Police should do their work

Editorial Comment
ZANU PF promised heaven for illegal miners in the run-up to last year’s elections including decriminalising the industry as soon as it got a fresh mandate to rule.

ZANU PF promised heaven for illegal miners in the run-up to last year’s elections including decriminalising the industry as soon as it got a fresh mandate to rule.

It’s been eight months since the party won a landslide victory and yet there is no sign of reforms in the mining sector.

Ordinarily this would not have been an emergency, but in this case the impression created by the government is that illegal mining is not wrong, hence Zanu PF’s willingness to refine laws that criminalised the practice.

This has created impunity as illegal miners now operate with the false impression that their activities are above board.

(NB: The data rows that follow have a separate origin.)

===== config.mk =====
export PLATFORM = sky130hd
export DESIGN_NAME = loadStoreUnit
export DESIGN_NICKNAME = d
export VERILOG_FILES = /design/src/hdl/lsuPkg.sv /design/src/hdl/memReqIf.sv /design/src/hdl/loadStoreUnit.sv /design/src/hdl/lsuControl.sv /design/src/hdl/memEngine.sv /design/src/hdl/lineDatapath.sv /design/src/hdl/cacheArrays.sv
export SDC_FILE = /design/constraint.sdc
export NUM_CORES = 2
export LEC_CHECK = 0
export BUFFER_PORTS_ARGS = -buffer_cell sky130_fd_sc_hd__clkbuf_2
export CAP_MARGIN = 20
export CORE_AREA = 5 5 476 478
export DETAILED_ROUTE_END_ITERATION = 6
export DIE_AREA = 0 0 481 483
export PLACE_DENSITY = 0.61
export SYNTH_ARGS = -nofsm -noshare
export SYNTH_HDL_FRONTEND = slang
export SYNTH_SLANG_ARGS = --single-unit

===== constraint.sdc =====
create_clock -name clk -period 9.4 [get_ports clk]
set_clock_uncertainty 0.05 [all_clocks]
set_input_delay 0.94 -clock clk [delete_from_list [all_inputs] [get_ports clk]]
set_output_delay 0.94 -clock clk [all_outputs]
set_load 0.005 [all_outputs]

===== src/hdl/lsuPkg.sv =====
// ########################################
// Sizes are fixed here, 16-bit physical addresses
// Direct-mapped, 16 lines of 16 bytes
// ########################################
package lsuPkg;

    localparam int addrWidth = 16;
    localparam int wordWidth = 32;
    localparam int wordBytes = wordWidth / 8;
    localparam int lineBytes = 16;
    localparam int lineWords = 4;
    localparam int indexWidth = 4;
    localparam int offsetWidth = 4;
    localparam int tagWidth = addrWidth - indexWidth - offsetWidth;
    localparam int lineCount = 1 << indexWidth;

    typedef logic [wordWidth-1:0] wordT;
    typedef logic [addrWidth-1:0] addrT;
    typedef logic [indexWidth-1:0] indexT;
    typedef logic [tagWidth-1:0] tagT;
    typedef logic [lineBytes-1:0] byteMaskT;

    // Byte view for load/store, word view for refill
    typedef union packed {
        logic [lineBytes-1:0][7:0] bytes;
        logic [lineWords-1:0][wordWidth-1:0] words;
    } lineT;

    typedef enum logic [1:0] {CmdLoad, CmdStore, CmdAmo, CmdInvalidate} lsuCmdT;
    typedef enum logic [1:0] {SizeByte, SizeHalf, SizeWord} accessSizeT;
    typedef enum logic [3:0] {
        AmoSwap, AmoAdd, AmoXor, AmoAnd, AmoOr, AmoMin, AmoMax, AmoMinu, AmoMaxu
    } amoFuncT;
    typedef enum logic [1:0] {MemNone, MemRefill, MemWriteThrough, MemInvalidate} memCmdT;

    typedef enum logic [2:0] {Idle, Lookup, Refill, WriteThrough, Invalidate} ctrlStateT;
    typedef enum logic [2:0] {EngIdle, EngSetup, EngAccess, EngInval, EngDone} engStateT;

endpackage

===== src/hdl/memReqIf.sv =====
// ########################################
// Control holds req and fields until done
// ########################################
`timescale 1ns/1ps

interface memReqIf import lsuPkg::*; ();

    logic req;
    memCmdT cmd;
    addrT lineAddr;
    wordT wdata;
    logic [wordBytes-1:0] wstrb;
    lineT fillLine;
    indexT arrayIndex;
    logic arrayWrite;
    logic done;

    modport control (output req, cmd, lineAddr, wdata, wstrb,
                     input fillLine, arrayIndex, arrayWrite, done);
    modport engine (input req, cmd, lineAddr, wdata, wstrb,
                    output fillLine, arrayIndex, arrayWrite, done);

endinterface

Stories of how illegal miners are upsetting the social order and causing untold damage to the environment abound amid a clear reluctance by law enforcement agents to deal with the cancer.

Last Friday, we reported that villagers in Umzingwane district’s Ward 13 were appealing to the government to sniff out illegal gold panners in their area who are wreaking havoc along the Umzingwane River.

Villagers say the activities of the gold panners have resulted in the deaths of a large number of livestock that are trapped in the pits left by the illegal miners. Villagers estimate that at least 1 000 panners operate along the Umzingwane River which has huge gold deposits.

The river is a very strategic source of water for Bulawayo, which has a population of over one million people.

Ward 13 councillor Jabulani Makhala said most of the panners causing havoc were from outside the district.

Panners have also been blamed for cattle rustling that has become prevalent in Umzingwane.

The government and Environmental Management Agency have in the past carried out sporadic raids on gold panners, but as long as the government engages in double speak concerning the status of illegal miners, this scourge would be impossible to tackle.

Meanwhile, law enforcement agents have to do their work and protect the Umzingwane villagers from these unruly elements.